> [Dataset excerpts]
* * *

File: config.mk
export PLATFORM = sky130hd
export DESIGN_NAME = mlc_lane
export DESIGN_NICKNAME = d
export VERILOG_FILES = /design/src/rtl/mlc_pkg.sv /design/src/rtl/mlc_lane.sv
export SDC_FILE = /design/constraint.sdc
export NUM_CORES = 2
export LEC_CHECK = 0
export ABC_AREA = 1
export ABC_CLOCK_PERIOD_IN_PS = 14000
export CAP_MARGIN = 20
export CORE_ASPECT_RATIO = 0.5
export CORE_UTILIZATION = 30
export DETAILED_ROUTE_END_ITERATION = 8
export DONT_BUFFER_PORTS = 1
export SLEW_MARGIN = 5
export SYNTH_ARGS = -nofsm -noshare
export SYNTH_HDL_FRONTEND = slang
export SYNTH_SLANG_ARGS = --single-unit
export TNS_END_PERCENT = 10
File: constraint.sdc
create_clock -name i_clk -period 14 [get_ports i_clk]
set_clock_uncertainty 0.15 [all_clocks]
set_input_delay 2.1 -clock i_clk [delete_from_list [all_inputs] [get_ports i_clk]]
set_output_delay 2.1 -clock i_clk [all_outputs]
set_load 0.02 [all_outputs]
File: src/rtl/mlc_pkg.sv
// ----------------------------------------------------------------------------
// mlc_pkg
// shared types, constants and helpers for the moment limiter cascade
// ----------------------------------------------------------------------------
package mlc_pkg;

    localparam int unsigned MLC_DATA_W  = 32;
    localparam int unsigned MLC_NUM_MOM = 4;
    localparam int unsigned MLC_COEF_W  = 31;
    localparam int unsigned MLC_PROD_W  = 63;
    localparam int unsigned MLC_ORD_W   = 3;
    localparam int unsigned MLC_VIS_W   = 3;
    localparam int unsigned MLC_TOP_W   = 2;

    localparam logic [MLC_ORD_W-1:0] MLC_ORDER_RESET = 3'd5;

    // unsigned q0.31 scale factors sqrt((2k-1)/(2k+1)), k = 1..4
    localparam logic [MLC_COEF_W-1:0] MLC_COEF [MLC_NUM_MOM] = '{
        31'd1239850262, 31'd1663433681, 31'd1814954942, 31'd1893902559
    };

    typedef logic signed [MLC_DATA_W-1:0] t_data;

    // per-stage load enables for the lanes
    typedef struct packed {
        logic s1;
        logic s2;
        logic s3;
    } t_stage_en;

    // index of the top limited moment (0 = first higher moment)
    function automatic logic [MLC_TOP_W-1:0] mlc_top_idx(input logic [MLC_ORD_W-1:0] ord);
        logic [MLC_TOP_W-1:0] idx;
        begin
            unique case (ord)
                3'd0, 3'd1, 3'd2: idx = 2'd0;
                3'd3:             idx = 2'd1;
                3'd4:             idx = 2'd2;
                default:          idx = 2'd3;
            endcase
            return idx;
        end
    endfunction

endpackage

File: src/rtl/mlc_lane.sv
// ----------------------------------------------------------------------------
// mlc_lane
// three-stage datapath for one moment: scale both differences, then minmod
// ----------------------------------------------------------------------------
module mlc_lane #(
    parameter logic [mlc_pkg::MLC_COEF_W-1:0] P_COEF = mlc_pkg::MLC_COEF[0]
) (
    input  logic               i_clk,
    input  mlc_pkg::t_stage_en i_en,
    input  mlc_pkg::t_data     i_mom,
    input  mlc_pkg::t_data     i_rd,
    input  mlc_pkg::t_data     i_ld,
    output mlc_pkg::t_data     o_old,
    output mlc_pkg::t_data     o_lim,
    output logic               o_cont
);
    import mlc_pkg::*;

    localparam logic signed [MLC_PROD_W-1:0] RND = MLC_PROD_W'(64'sd1 <<< 30);

    logic signed [MLC_DATA_W-1:0]   w_coef;
    logic signed [2*MLC_DATA_W-1:0] w_prod_r;
    logic signed [2*MLC_DATA_W-1:0] w_prod_l;
    logic signed [MLC_PROD_W-1:0]   w_sum_r;
    logic signed [MLC_PROD_W-1:0]   w_sum_l;

    logic signed [MLC_PROD_W-1:0]   r_prod_r;
    logic signed [MLC_PROD_W-1:0]   r_prod_l;
    t_data                          r_mom1;
    t_data                          r_sc_r;
    t_data                          r_sc_l;
    t_data                          r_mom2;
    t_data                          r_old3;
    t_data                          r_lim3;
    logic                           r_cont3;

    t_data                          n_lim;

    assign w_coef   = $signed({1'b0, P_COEF});
    assign w_prod_r = i_rd * w_coef;
    assign w_prod_l = i_ld * w_coef;
    assign w_sum_r  = r_prod_r + RND;
    assign w_sum_l  = r_prod_l + RND;

    // stage 1: products
    always_ff @(posedge i_clk) begin
        if (i_en.s1) begin
            r_prod_r <= w_prod_r[MLC_PROD_W-1:0];
            r_prod_l <= w_prod_l[MLC_PROD_W-1:0];
            r_mom1   <= i_mom;
        end
    end

    // stage 2: round, floor shift by 31
    always_ff @(posedge i_clk) begin
        if (i_en.s2) begin
            r_sc_r <= w_sum_r[MLC_PROD_W-1:MLC_COEF_W];
            r_sc_l <= w_sum_l[MLC_PROD_W-1:MLC_COEF_W];
            r_mom2 <= r_mom1;
        end
    end

    // stage 3: minmod of moment and both scaled differences
    always_comb begin
        n_lim = '0;
        if (r_mom2 > 0 && r_sc_r > 0 && r_sc_l > 0) begin
            n_lim = r_mom2;
            if (r_sc_r < n_lim) n_lim = r_sc_r;
            if (r_sc_l < n_lim) n_lim = r_sc_l;
        end else if (r_mom2 < 0 && r_sc_r < 0 && r_sc_l < 0) begin
            n_lim = r_mom2;
            if (r_sc_r > n_lim) n_lim = r_sc_r;
            if (r_sc_l > n_lim) n_lim = r_sc_l;
        end
    end

    always_ff @(posedge i_clk) begin
        if (i_en.s3) begin
            r_old3  <= r_mom2;
            r_lim3  <= n_lim;
            r_cont3 <= (n_lim != r_mom2) || (n_lim == '0);
        end
    end

    assign o_old  = r_old3;
    assign o_lim  = r_lim3;
    assign o_cont = r_cont3;

endmodule

==> run_summary.xml <==
<?xml version="1.0" encoding="UTF-8"?>
<metrics>
  <group name="cts">
    <metric name="cts_repair_resize_count" unit="">0</metric>
    <metric name="ctsLongestPathBuffers" unit="">3</metric>
    <metric name="clk_sink_count" unit="">259</metric>
    <metric name="cts_setup_buffers" unit="">0</metric>
    <metric name="clock_tree_from_tritoncts" unit="">done</metric>
    <metric name="ctsHtreeMaxLevel" unit="">1</metric>
    <metric name="clk_pin_slew" unit="ns">0.06</metric>
    <metric name="cts-hold-fix-buffers" unit="">0</metric>
    <metric name="tritoncts.num_buffers" unit="">27</metric>
    <metric name="clock_tree_root_driver_cell" unit="">sky130_fd_sc_hd__clkbuf_16</metric>
    <metric name="clk_latency" unit="ns">0.54</metric>
  </group>
  <group name="final_layout">
    <metric name="multi_input_comb_area" unit="mm2">0.0360</metric>
    <metric name="syn_to_final_growth" unit="%">7.07</metric>
    <metric name="seq_area" unit="mm2">0.00778</metric>
    <metric name="antennaDiodeCount" unit="">0</metric>
    <metric name="nFillCells" unit="">17000</metric>
    <metric name="design.final.nets" unit="">6990</metric>
    <metric name="layout-drive-gt1-share" unit="">0.0190</metric>
  </group>
  <group name="timing">
    <metric name="worst_slew_pin_slew" unit="ns">1.05</metric>
    <metric name="min_period" unit="ns">9.24</metric>
    <metric name="max-slew-margin-rel" unit="">0.296</metric>
    <metric name="finalSetupViolCount" unit="">0</metric>
    <metric name="report.final.slew_viol_count" unit="">0</metric>
    <metric name="post-route-period-util" unit="">0.660</metric>
    <metric name="rsz0062_at_grt" unit="">false</metric>
    <metric name="achievable-frequency" unit="MHz">108</metric>
    <metric name="finalWorstSetupSlack" unit="ns">4.76</metric>
    <metric name="setup_tns" unit="ns">0</metric>
    <metric name="hold_viol_final" unit="">0</metric>
  </group>
  <group name="global_routing">
    <metric name="vias_in_the_first_global_route" unit="">36100</metric>
    <metric name="grt_pass1_wl" unit="um">213000</metric>
    <metric name="initial_antenna_violation_count" unit="">2</metric>
    <metric name="grtUsageTotal" unit="">0.164</metric>
    <metric name="grt-ovfl-total" unit="">0</metric>
    <metric name="grt_start_max_net_pins" unit="">99</metric>
  </group>
  <group name="worst_setup_path">
    <metric name="r2r_end" unit="">o_cont</metric>
    <metric name="path_max_fanout" unit="">8</metric>
    <metric name="cp-start-kind" unit="">input pin</metric>
    <metric name="largest_stage_delay_on_the_critical_path" unit="ns">0.66</metric>
    <metric name="critical-path-slowest-cell" unit="">sky130_fd_sc_hd__fa_1</metric>
    <metric name="worst_ep_arrival_time" unit="ns">9.38</metric>
    <metric name="worst-setup-path-type" unit="">input pin to flop</metric>
    <metric name="timing.reg2reg.worst_path_depth" unit="">34</metric>
    <metric name="endpoint" unit="">r_prod_l[57]</metric>
    <metric name="worst_setup_path_startpoint" unit="">i_ld[18]</metric>
    <metric name="worstPathRequired" unit="ns">14.14</metric>
    <metric name="critical_path_capture_point_type" unit="">flop</metric>
    <metric name="r2r_startpoint" unit="">r_sc_r[23]</metric>
    <metric name="timing.critical_path.mode_cell" unit="">sky130_fd_sc_hd__fa_1</metric>
    <metric name="r2r_setup_slack" unit="ns">6.26</metric>
  </group>
  <group name="worst_hold_path">
    <metric name="worst_hold_startpoint" unit="">r_mom1[29]</metric>
    <metric name="hold_path_class" unit="">flop to flop</metric>
  </group>
  <group name="routing">
    <metric name="dr.pass1.iters" unit="">7</metric>
    <metric name="vias_per_cell" unit="">4.57</metric>
    <metric name="initialDrtViolationCount" unit="">2121</metric>
    <metric name="remaining_drc_errors" unit="">0</metric>
    <metric name="detail-route-antenna-nets" unit="">0</metric>
    <metric name="routed-via-count" unit="">34000</metric>
    <metric name="wl" unit="um">135000</metric>
    <metric name="post_drt_wl_per_cell" unit="um">18.1</metric>
  </group>
  <group name="yosys">
    <metric name="postSynthCellCount" unit="">5239</metric>
    <metric name="adder_and_majority_cell_fraction_of_the_synthesized_area" unit="">0.546</metric>
    <metric name="synthSimpleGateAreaFrac" unit="">0.0876</metric>
    <metric name="synthFlopType" unit="">sky130_fd_sc_hd__edfxtp_1</metric>
    <metric name="synth-edff-count" unit="">259</metric>
    <metric name="seq_area_frac_synth" unit="">0.156</metric>
    <metric name="synthesis.nets" unit="">6987</metric>
    <metric name="synthXorXnorAreaFrac" unit="">0.0319</metric>
    <metric name="synth_top_family_by_area" unit="">adder cells</metric>
    <metric name="netlist_area" unit="mm2">0.0500</metric>
    <metric name="synth_seq_cells" unit="">259</metric>
    <metric name="post_synth_num_cell_types" unit="">50</metric>
    <metric name="synth-compound-area-share" unit="">0.0529</metric>
    <metric name="synthMuxAreaShare" unit="">0.000601</metric>
    <metric name="post_synth.cell_area_avg" unit="um2">9.54</metric>
    <metric name="ys.warnings.count" unit="">0</metric>
    <metric name="share_of_synthesized_flip_flops_with_an_asynchronous_set_or_reset" unit="">0</metric>
  </group>
  <group name="floorplan">
    <metric name="design.core.area" unit="mm2">0.165</metric>
    <metric name="die_width" unit="um">579</metric>
    <metric name="initial_core_util" unit="">0.304</metric>
    <metric name="chipHeight" unit="um">291</metric>
    <metric name="dieArea" unit="mm2">0.168</metric>
    <metric name="row_count" unit="">105</metric>
    <metric name="num_io_pins" unit="">165</metric>
  </group>
  <group name="placed_design">
    <metric name="worst_setup_slack_before_clock_tree_synthesis" unit="ns">4.36</metric>
    <metric name="port-buffer-count" unit="">0</metric>
    <metric name="finalWeightedCongestion" unit="">0.982</metric>
    <metric name="hpwlAfterDp" unit="um">120000</metric>
  </group>
  <group name="run_status">
    <metric name="status" unit="">finished clean</metric>
  </group>
  <group name="flow_run">
    <metric name="maxCapViolations" unit="">0</metric>
  </group>
</metrics>
cell type report:
type / count / share of cell area
clock buffer: 31 / 0.0129
clock inverter: 18 / 0.00306
inverter: 1622 / 0.114
multi-input combinational: 3321 / 0.672
sequential: 259 / 0.145
tap: 2193 / 0.0513
timing repair buffer: 11 / 0.00154
worst min-delay path by stage:
stage	to	slack [ns]	cells after the start
after global placement	r_mom2[19]	0.25	0
after CTS	r_mom2[29]	0.27	0
after floorplan	r_mom2[0]	0.25	0
after global routing	r_mom2[31]	0.27	0
after detailed placement	r_mom2[10]	0.25	0
final	r_mom2[29]	0.27	0
registers in the layout, indices dropped and copies added, names as in the netlist:
signal,count
r_prod_r,33
r_mom1,32
o_lim,32
o_cont,1
r_mom2,32
r_sc_l,32
r_prod_l,33
r_sc_r,32
o_old,32
cell families (layout without fill, tap and decap cells):
kind of cell | after synthesis | count (layout)
buffers and inverters | 1659 | 1682
adders and majority gates | 1649 | 1649
and+or+nand+nor | 1018 | 1018
AOI/OAI and AO/OA | 469 | 469
DFF | 259 | 259
xor gates and xnor gates | 182 | 182
muxes | 3 | 3
metrics by stage:
step | instance area [um2] | utilization | hold slack [ns] | cells
global placement | 52600 | 0.320 | 0.250 | 7405
floorplan | 50000 | - | 0.250 | 5239
CTS | 53500 | 0.325 | 0.269 | 7455
detailed placement | 52600 | 0.320 | 0.255 | 7406
finish | 53500 | 0.325 | 0.265 | 7455
global route | 53500 | 0.325 | 0.271 | 7455
cell usage after synthesis (all sizes together) (4+ instances only):
cell / count / area, um2
nand3: 135 / 711
a31oi: 27 / 169
nor3b: 4 / 40.0
nor2: 189 / 714
nand3b: 4 / 30.0
buf: 14 / 76.3
clkbuf: 23 / 86.3
and2: 5 / 31.3
edfxtp: 259 / 7780
or2: 7 / 43.8
o221ai: 5 / 43.8
o31ai: 4 / 30.0
ha: 760 / 9510
o211ai: 48 / 365
nor3: 9 / 65.1
xnor2: 63 / 552
a21o: 7 / 52.6
a21oi: 198 / 995
o21ai: 151 / 756
and3: 6 / 37.5
o21a: 8 / 60.1
a211oi: 5 / 37.5
xor2: 119 / 1040
inv: 1622 / 6090
nand4: 39 / 244
nor4: 35 / 219
nand2: 585 / 2240
fa: 888 / 17800
worst max-delay path, delay by kind of cell:
kind                     cells  cell delay (ns)
adder cells (fa/ha/maj)      9             4.22
AO/OA/AOI/OAI                6             1.48
AND/OR/NAND/NOR              7             1.08
buffers and inverters        4             0.33
XOR/XNOR                     1             0.14
metal layers:
| layer | track usage | share of wire |
|---|---|---|
| met1 | 0.227 | 0.46 |
| met2 | 0.281 | 0.48 |
| met3 | 0.0144 | 0.042 |
| met4 | 0.0262 | 0.018 |
| met5 | 0 | 0 |
layout by cell type (no fill, tap or decap), types with 3 or more instances in the layout:
cell and instances:
sky130_fd_sc_hd__nand3_1 128, sky130_fd_sc_hd__clkinv_2 6, sky130_fd_sc_hd__a21oi_1 197, sky130_fd_sc_hd__nor4_1 34, sky130_fd_sc_hd__nor3_2 4, sky130_fd_sc_hd__o21a_1 8, sky130_fd_sc_hd__and3_1 6, sky130_fd_sc_hd__ha_1 760
sky130_fd_sc_hd__nand4_1 39, sky130_fd_sc_hd__fa_1 888, sky130_fd_sc_hd__o221ai_1 5, sky130_fd_sc_hd__clkbuf_16 27, sky130_fd_sc_hd__a21o_1 7, sky130_fd_sc_hd__nand2_2 15, sky130_fd_sc_hd__a21boi_0 3, sky130_fd_sc_hd__inv_6 4
sky130_fd_sc_hd__inv_1 1619, sky130_fd_sc_hd__a31oi_1 27, sky130_fd_sc_hd__inv_2 3, sky130_fd_sc_hd__buf_4 11, sky130_fd_sc_hd__nand2_1 569, sky130_fd_sc_hd__o21ai_0 151, sky130_fd_sc_hd__xor2_1 119, sky130_fd_sc_hd__nand3b_1 4
sky130_fd_sc_hd__clkbuf_1 4, sky130_fd_sc_hd__clkinvlp_4 3, sky130_fd_sc_hd__or2_2 7, sky130_fd_sc_hd__xnor2_1 63, sky130_fd_sc_hd__o21bai_1 3, sky130_fd_sc_hd__o31ai_1 4, sky130_fd_sc_hd__o211ai_1 47, sky130_fd_sc_hd__and2_0 3
sky130_fd_sc_hd__nor2_1 187, sky130_fd_sc_hd__edfxtp_1 259, sky130_fd_sc_hd__mux2i_1 3, sky130_fd_sc_hd__a211oi_1 5, sky130_fd_sc_hd__nor3_1 5, sky130_fd_sc_hd__nand3_2 7
Power is left out: the tool's default activity adds up to more than one toggle a clock period on the data nets, which glitch-free logic cannot reach.
[src/hw/rtl/gda_core.sv]
module gda_core (
	input  logic                clk,
	input  logic                arst_n,
	input  logic                start,
	input  gda_pkg::req_t       req,
	input  logic                out_free,
	output gda_pkg::core_stat_t stat,
	output gda_pkg::rsp_t       result
);

	typedef enum logic [16:0] {
		S_IDLE = 17'b00000000000000001,
		S_MDIV = 17'b00000000000000010,
		S_MUL1 = 17'b00000000000000100,
		S_MUL2 = 17'b00000000000001000,
		S_LEAP = 17'b00000000000010000,
		S_A2   = 17'b00000000000100000,
		S_A3   = 17'b00000000001000000,
		S_MSUM = 17'b00000000010000000,
		S_DAY  = 17'b00000000100000000,
		S_SAT  = 17'b00000001000000000,
		S_DEC  = 17'b00000010000000000,
		S_D400 = 17'b00000100000000000,
		S_D100 = 17'b00001000000000000,
		S_D4   = 17'b00010000000000000,
		S_D1   = 17'b00100000000000000,
		S_MON  = 17'b01000000000000000,
		S_DONE = 17'b10000000000000000
	} state_t;

	localparam int RECIP_SHIFT_HI = gda_pkg::RECIP_SHIFT + 7;

	state_t state_q;

	logic [gda_pkg::ACC_W-1:0] acc_q;
	logic [gda_pkg::YR_W-1:0]  yr_q;
	logic [3:0]                mo_q;
	logic [3:0]                cnt_q;
	logic [15:0]               dd_q;
	logic [7:0]                q100_q;
	logic                      leap_q;
	logic [21:0]               ser_q;
	logic                      ovf_q;
	logic [1:0]                n100_q;
	logic [4:0]                n4_q;
	logic [1:0]                n1_q;

	logic [gda_pkg::ACC_W-1:0] alu_a;
	logic [gda_pkg::ACC_W-1:0] alu_b;
	logic                      alu_sub;
	logic [gda_pkg::ACC_W-1:0] alu_res;
	logic                      alu_ge;

	logic [12:0]               mul_k;
	logic [27:0]               mul;
	logic [gda_pkg::YR_W-1:0]  prod100;
	logic [gda_pkg::YR_W-1:0]  rem100;
	logic                      leap_ld;
	logic                      leap_dec;

	gda_alu u_alu (
		.a   (alu_a),
		.b   (alu_b),
		.sub (alu_sub),
		.res (alu_res),
		.ge  (alu_ge)
	);

	assign mul_k = (state_q == S_MUL1) ? gda_pkg::RECIP_100 : gda_pkg::DAYS_PER_YR;
	assign mul   = 28'(yr_q) * 28'(mul_k);

	assign prod100  = gda_pkg::YR_W'(q100_q) * 15'd100;
	assign rem100   = yr_q - prod100;
	assign leap_ld  = (yr_q[1:0] == 2'd3) && ((rem100 != 15'd99) || (q100_q[1:0] == 2'd3));
	assign leap_dec = (n1_q == 2'd3) && ((n4_q != 5'd24) || (n100_q == 2'd3));

	always_comb begin
		alu_a   = acc_q;
		alu_b   = '0;
		alu_sub = 1'b0;
		case (state_q)
			S_IDLE: begin
				alu_a = gda_pkg::ACC_W'(ser_q);
				alu_b = gda_pkg::ACC_W'(req.day_count);
			end
			S_MDIV: begin
				alu_b   = gda_pkg::MONTHS_1Y;
				alu_sub = 1'b1;
			end
			S_LEAP: alu_b = gda_pkg::ACC_W'(yr_q[gda_pkg::YR_W-1:2]);
			S_A2: begin
				alu_b   = gda_pkg::ACC_W'(q100_q);
				alu_sub = 1'b1;
			end
			S_A3:   alu_b = gda_pkg::ACC_W'(q100_q[7:2]);
			S_MSUM: alu_b = gda_pkg::ACC_W'(gda_pkg::month_len(cnt_q, leap_q));
			S_DAY:  alu_b = gda_pkg::ACC_W'(dd_q);
			S_SAT: begin
				alu_b   = gda_pkg::ACC_W'(gda_pkg::MAX_SERIAL) + 23'd1;
				alu_sub = 1'b1;
			end
			S_DEC: begin
				alu_b   = 23'd1;
				alu_sub = 1'b1;
			end
			S_D400: begin
				alu_b   = gda_pkg::DAYS_400Y;
				alu_sub = 1'b1;
			end
			S_D100: begin
				alu_b   = gda_pkg::DAYS_100Y;
				alu_sub = 1'b1;
			end
			S_D4: begin
				alu_b   = gda_pkg::DAYS_4Y;
				alu_sub = 1'b1;
			end
			S_D1: begin
				alu_b   = gda_pkg::DAYS_1Y;
				alu_sub = 1'b1;
			end
			S_MON: begin
				alu_b   = gda_pkg::ACC_W'(gda_pkg::month_len(mo_q, leap_q));
				alu_sub = 1'b1;
			end
			default: begin
				alu_b   = '0;
				alu_sub = 1'b0;
			end
		endcase
	end

	always_ff @(posedge clk or negedge arst_n) begin
		if (!arst_n) begin
			state_q <= S_IDLE;
			ser_q   <= 22'd1;
			ovf_q   <= 1'b0;
		end else begin
			case (state_q)
				S_IDLE: begin
					if (start) begin
						state_q <= (req.action == gda_pkg::ACTION_ADD) ? S_SAT : S_MDIV;
					end
				end
				S_MDIV: if (!alu_ge) state_q <= S_MUL1;
				S_MUL1: state_q <= S_MUL2;
				S_MUL2: state_q <= S_LEAP;
				S_LEAP: state_q <= S_A2;
				S_A2:   state_q <= S_A3;
				S_A3:   state_q <= S_MSUM;
				S_MSUM: if (cnt_q == mo_q) state_q <= S_DAY;
				S_DAY:  state_q <= S_SAT;
				S_SAT: begin
					state_q <= S_DEC;
					ovf_q   <= alu_ge;
					ser_q   <= alu_ge ? gda_pkg::MAX_SERIAL : acc_q[21:0];
				end
				S_DEC:  state_q <= S_D400;
				S_D400: if (!alu_ge) state_q <= S_D100;
				S_D100: if (!(alu_ge && n100_q != 2'd3)) state_q <= S_D4;
				S_D4:   if (!alu_ge) state_q <= S_D1;
				S_D1:   if (!(alu_ge && n1_q != 2'd3)) state_q <= S_MON;
				S_MON:  if (!(alu_ge && mo_q != 4'd11)) state_q <= S_DONE;
				S_DONE: if (out_free) state_q <= S_IDLE;
				default: state_q <= S_IDLE;
			endcase
		end
	end

	always_ff @(posedge clk) begin
		case (state_q)
			S_IDLE: begin
				if (req.action == gda_pkg::ACTION_ADD) begin
					acc_q <= alu_res;
				end else begin
					acc_q <= gda_pkg::ACC_W'((req.month_in != 8'd0) ? req.month_in - 8'd1 : 8'd0);
				end
				yr_q <= (req.year_in != 14'd0) ? gda_pkg::YR_W'(req.year_in) - 15'd1 : '0;
				dd_q <= (req.day_count != 16'd0) ? req.day_count : 16'd1;
			end
			S_MDIV: begin
				if (alu_ge) begin
					acc_q <= alu_res;
					yr_q  <= yr_q + 15'd1;
				end else begin
					mo_q <= acc_q[3:0];
				end
			end
			S_MUL1: q100_q <= mul[RECIP_SHIFT_HI:gda_pkg::RECIP_SHIFT];
			S_MUL2: acc_q <= mul[gda_pkg::ACC_W-1:0];
			S_LEAP: begin
				acc_q  <= alu_res;
				leap_q <= leap_ld;
			end
			S_A2: acc_q <= alu_res;
			S_A3: begin
				acc_q <= alu_res;
				cnt_q <= 4'd0;
			end
			S_MSUM: begin
				if (cnt_q != mo_q) begin
					acc_q <= alu_res;
					cnt_q <= cnt_q + 4'd1;
				end
			end
			S_DAY: acc_q <= alu_res;
			S_SAT: acc_q <= alu_ge ? gda_pkg::ACC_W'(gda_pkg::MAX_SERIAL) : acc_q;
			S_DEC: begin
				acc_q  <= alu_res;
				yr_q   <= '0;
				mo_q   <= 4'd0;
				n100_q <= 2'd0;
				n4_q   <= 5'd0;
				n1_q   <= 2'd0;
			end
			S_D400: begin
				if (alu_ge) begin
					acc_q <= alu_res;
					yr_q  <= yr_q + 15'd400;
				end
			end
			S_D100: begin
				if (alu_ge && n100_q != 2'd3) begin
					acc_q  <= alu_res;
					yr_q   <= yr_q + 15'd100;
					n100_q <= n100_q + 2'd1;
				end
			end
			S_D4: begin
				if (alu_ge) begin
					acc_q <= alu_res;
					yr_q  <= yr_q + 15'd4;
					n4_q  <= n4_q + 5'd1;
				end
			end
			S_D1: begin
				if (alu_ge && n1_q != 2'd3) begin
					acc_q <= alu_res;
					yr_q  <= yr_q + 15'd1;
					n1_q  <= n1_q + 2'd1;
				end else begin
					leap_q <= leap_dec;
				end
			end
			S_MON: begin
				if (alu_ge && mo_q != 4'd11) begin
					acc_q <= alu_res;
					mo_q  <= mo_q + 4'd1;
				end
			end
			default: acc_q <= acc_q;
		endcase
	end

	assign stat.idle = (state_q == S_IDLE);
	assign stat.done = (state_q == S_DONE) && out_free;

	assign result.day_out    = acc_q[4:0] + 5'd1;
	assign result.month_out  = mo_q + 4'd1;
	assign result.year_out   = yr_q[13:0] + 14'd1;
	assign result.serial_day = ser_q;
	assign result.season     = gda_pkg::season_of(mo_q);
	assign result.overflow   = ovf_q;

	a_ser_range: assert property (@(posedge clk) disable iff (!arst_n)
		(ser_q <= gda_pkg::MAX_SERIAL) && (ser_q != 22'd0))
		else $error("stored serial out of range");

	a_month_range: assert property (@(posedge clk) disable iff (!arst_n)
		(state_q == S_DONE) |-> (mo_q <= 4'd11))
		else $error("month index past December");

	a_day_range: assert property (@(posedge clk) disable iff (!arst_n)
		(state_q == S_DONE) |->
		(acc_q < gda_pkg::ACC_W'(gda_pkg::month_len(mo_q, leap_q))))
		else $error("day index past month end");

	a_ovf_sat: assert property (@(posedge clk) disable iff (!arst_n)
		((state_q == S_DONE) && ovf_q) |->
		((ser_q == gda_pkg::MAX_SERIAL) && (yr_q == 15'd9998)))
		else $error("overflow without saturated date");

endmodule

* * *

For this exercise, please output exactly the lines above starting at the line with "signal,count" and ending at the line with "step | instance", ends included.

signal,count
r_prod_r,33
r_mom1,32
o_lim,32
o_cont,1
r_mom2,32
r_sc_l,32
r_prod_l,33
r_sc_r,32
o_old,32
cell families (layout without fill, tap and decap cells):
kind of cell | after synthesis | count (layout)
buffers and inverters | 1659 | 1682
adders and majority gates | 1649 | 1649
and+or+nand+nor | 1018 | 1018
AOI/OAI and AO/OA | 469 | 469
DFF | 259 | 259
xor gates and xnor gates | 182 | 182
muxes | 3 | 3
metrics by stage:
step | instance area [um2] | utilization | hold slack [ns] | cells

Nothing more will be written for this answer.